Winning Goma's trust
MONUSCO's chief Martin Kobler told his soldiers at the weekend "to take necessary measures" to protect the population. Kobler, a German diplomat who took over the leadership of MONUSCO just a few weeks ago, told DW in an interview that the UN would respond with all its might and force against further attacks by the rebels.
The attempt by MONUSCO to win the trust of the population by using military action did not go as planned.
As in the past, demonstrators again took to the streets to protest against the UN mission. They criticized the UN soldiers, saying the rebel attacks on the population could have been prevented. As an angry mob tried to storm the UN camp in Goma, peacekeepers from Uruguay allegedly opened fire with live ammunition. Two demonstrators died. Kobler says his organization, together with the Congolese police, has launched an independent investigation into the deaths.
Accusations and counter-accusations
Many local and foreign observers suspect neighboring Rwanda is the mastermind behind the rebellion in eastern Congo.
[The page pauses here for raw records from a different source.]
--- src/rtl/pattern_match_counter.sv ---
// -----------------------------------------------------------------------------
// pattern_match_counter
// Compares a data word against a reference pattern each cycle and keeps a
// saturating run-length count of consecutive events. The event is either a
// match or a mismatch (COUNT_MISMATCH); a non-event clears the run.
//
// Ports:
//   clk      in   clock, rising edge
//   rst_n    in   asynchronous active-low reset
//   clear    in   synchronous clear of the run counter (highest priority)
//   enable   in   counting enabled this cycle; otherwise the count holds
//   data     in   word under test
//   pattern  in   reference word
//   reached  out  this cycle's event brings the run to THRESHOLD
// -----------------------------------------------------------------------------
module pattern_match_counter
  import serdes_link_pkg::*;
#(
  parameter int WIDTH          = SER_WORD_WIDTH,
  parameter int THRESHOLD      = DEF_LOCK_COUNT,
  parameter bit COUNT_MISMATCH = 1'b0
) (
  input  logic             clk,
  input  logic             rst_n,
  input  logic             clear,
  input  logic             enable,
  input  logic [WIDTH-1:0] data,
  input  logic [WIDTH-1:0] pattern,
  output logic             reached
);

  localparam int               CNT_W    = cnt_width(THRESHOLD);
  localparam logic [CNT_W-1:0] THRESH_C = CNT_W'(THRESHOLD);

  logic [CNT_W-1:0] count_r;
  logic [CNT_W-1:0] count_inc_s;
  logic [CNT_W-1:0] count_next_s;
  logic             hit_s;
  logic             event_s;

  // Event detection, saturating increment and next count.
  always_comb begin
    hit_s        = (data == pattern);
    event_s      = COUNT_MISMATCH ? ~hit_s : hit_s;
    count_inc_s  = count_r;
    count_next_s = count_r;
    reached      = 1'b0;

    if (count_r >= THRESH_C) begin
      count_inc_s = THRESH_C;
    end else begin
      count_inc_s = count_r + CNT_W'(1);
    end

    if (clear) begin
      count_next_s = '0;
    end else if (enable) begin
      if (event_s) begin
        count_next_s = count_inc_s;
        reached      = (count_inc_s >= THRESH_C);
      end else begin
        count_next_s = '0;
      end
    end else begin
      count_next_s = count_r;
    end
  end

  // Run-length counter register.
  always_ff @(posedge clk or negedge rst_n) begin
    if (!rst_n) begin
      count_r <= '0;
    end else begin
      count_r <= count_next_s;
    end
  end

endmodule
The North Kivu region is rich in mineral resources and anyone who controls the capital of Goma is assured of huge financial returns.
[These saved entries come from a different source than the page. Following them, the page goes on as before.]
===== src/rtl/ppu_vram_arbiter.sv =====
// Arbitrates the PPU's single-port VRAM between the colour loader, the render fetcher and the CPU
// PPUDATA port: one access per clock, with read data returned and tagged RD_LAT cycles later.
module ppu_vram_arbiter #(
  parameter int RD_LAT     = 1,
  parameter int STARVE_MAX = 32
) (
  input  logic        clk,
  input  logic        rst,
  input  logic        vblank,
  input  logic        req_color,
  input  logic [15:0] addr_color,
  input  logic        req_rend,
  input  logic [15:0] addr_rend,
  input  logic        req_cpu,
  input  logic [15:0] addr_cpu,
  input  logic        we_cpu,
  input  logic [7:0]  wdata_cpu,
  output logic        gnt_color,
  output logic        gnt_rend,
  output logic        gnt_cpu,
  output logic        rvalid_color,
  output logic        rvalid_rend,
  output logic        rvalid_cpu,
  output logic [7:0]  rdata,
  output logic [15:0] vram_addr,
  output logic        vram_we,
  output logic [7:0]  vram_wdata,
  input  logic [7:0]  vram_rdata,
  output logic        cpu_wait_sat
);

  localparam logic [1:0] ID_COLOR = 2'd0;
  localparam logic [1:0] ID_REND  = 2'd1;
  localparam logic [1:0] ID_CPU   = 2'd2;
  localparam logic [7:0] SAT_LVL  = 8'(STARVE_MAX);

  logic        elig_color, elig_rend, elig_cpu, cpu_first;
  logic        win_any;
  logic [1:0]  win_id;
  logic [15:0] nxt_addr;
  logic        nxt_we;
  logic [7:0]  nxt_wdata;
  logic        issue_rd;
  logic [1:0]  issue_id;
  logic        tag_v  [RD_LAT];
  logic [1:0]  tag_id [RD_LAT];
  logic [7:0]  wait_cnt;

  // req/gnt handshake: a requester raises req with addr/we/wdata stable; gnt pulses for one
  // cycle right after the accepting edge. A req whose gnt is high this cycle is not eligible,
  // so a held req is served at most every other cycle; the requester may change its command
  // or drop req during the gnt cycle.
  assign elig_color = req_color & ~gnt_color;
  assign elig_rend  = req_rend  & ~gnt_rend;
  assign elig_cpu   = req_cpu   & ~gnt_cpu;
  assign cpu_first  = vblank | cpu_wait_sat;

  // When the CPU is not promoted, its branch at the end is the lowest priority.
  always_comb begin
    win_any = 1'b1;
    win_id  = ID_COLOR;
    if (cpu_first && elig_cpu) win_id = ID_CPU;
    else if (elig_color)       win_id = ID_COLOR;
    else if (elig_rend)        win_id = ID_REND;
    else if (elig_cpu)         win_id = ID_CPU;
    else                       win_any = 1'b0;
  end

  always_comb begin
    nxt_addr  = vram_addr;
    nxt_we    = 1'b0;
    nxt_wdata = vram_wdata;
    if (win_any) begin
      case (win_id)
        ID_COLOR: nxt_addr = addr_color;
        ID_REND:  nxt_addr = addr_rend;
        default: begin
          nxt_addr  = addr_cpu;
          nxt_we    = we_cpu;
          nxt_wdata = wdata_cpu;
        end
      endcase
    end
  end

  always_ff @(posedge clk or negedge rst) begin
    if (!rst) begin
      gnt_color  <= 1'b0;
      gnt_rend   <= 1'b0;
      gnt_cpu    <= 1'b0;
      vram_addr  <= '0;
      vram_we    <= 1'b0;
      vram_wdata <= '0;
    end else begin
      gnt_color  <= win_any && (win_id == ID_COLOR);
      gnt_rend   <= win_any && (win_id == ID_REND);
      gnt_cpu    <= win_any && (win_id == ID_CPU);
      vram_addr  <= nxt_addr;
      vram_we    <= nxt_we;
      vram_wdata <= nxt_wdata;
    end
  end

  // The access issued this cycle is the one whose gnt is high; only reads enter a valid tag.
  assign issue_rd = (gnt_color | gnt_rend | gnt_cpu) & ~vram_we;
  assign issue_id = gnt_cpu ? ID_CPU : (gnt_rend ? ID_REND : ID_COLOR);

  always_ff @(posedge clk or negedge rst) begin
    if (!rst) begin
      for (int i = 0; i < RD_LAT; i++) begin
        tag_v[i]  <= 1'b0;
        tag_id[i] <= ID_COLOR;
      end
    end else begin
      tag_v[0]  <= issue_rd;
      tag_id[0] <= issue_id;
      for (int i = 1; i < RD_LAT; i++) begin
        tag_v[i]  <= tag_v[i-1];
        tag_id[i] <= tag_id[i-1];
      end
    end
  end

  assign rvalid_color = tag_v[RD_LAT-1] && (tag_id[RD_LAT-1] == ID_COLOR);
  assign rvalid_rend  = tag_v[RD_LAT-1] && (tag_id[RD_LAT-1] == ID_REND);
  assign rvalid_cpu   = tag_v[RD_LAT-1] && (tag_id[RD_LAT-1] == ID_CPU);
  assign rdata        = vram_rdata;

  always_ff @(posedge clk or negedge rst) begin
    if (!rst) begin
      wait_cnt <= '0;
    end else if (!req_cpu || gnt_cpu) begin
      wait_cnt <= '0;
    end else if (wait_cnt != 8'hFF) begin
      wait_cnt <= wait_cnt + 8'd1;
    end
  end

  assign cpu_wait_sat = (wait_cnt >= SAT_LVL);

endmodule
The M23 rebel outfit, which started a rebellion last year, is regarded as an ally of Rwanda. Local residents report that the first grenade attacks on civilians, in last week's clashes, came directly from Rwanda. "We saw and heard the direction from which they came," an eyewitness said. The 1 kilometer (0.62 mile) border between the states runs right at the edge of Goma city.
Rwanda, however, has always denied interfering in the conflict in eastern Congo or providing any support to the M23 rebels. Instead, they accuse the DRC of provocation. Rwandan army spokesman Joseph Nzabamwita recently accused the Congolese army of deliberately firing a rocket across the border.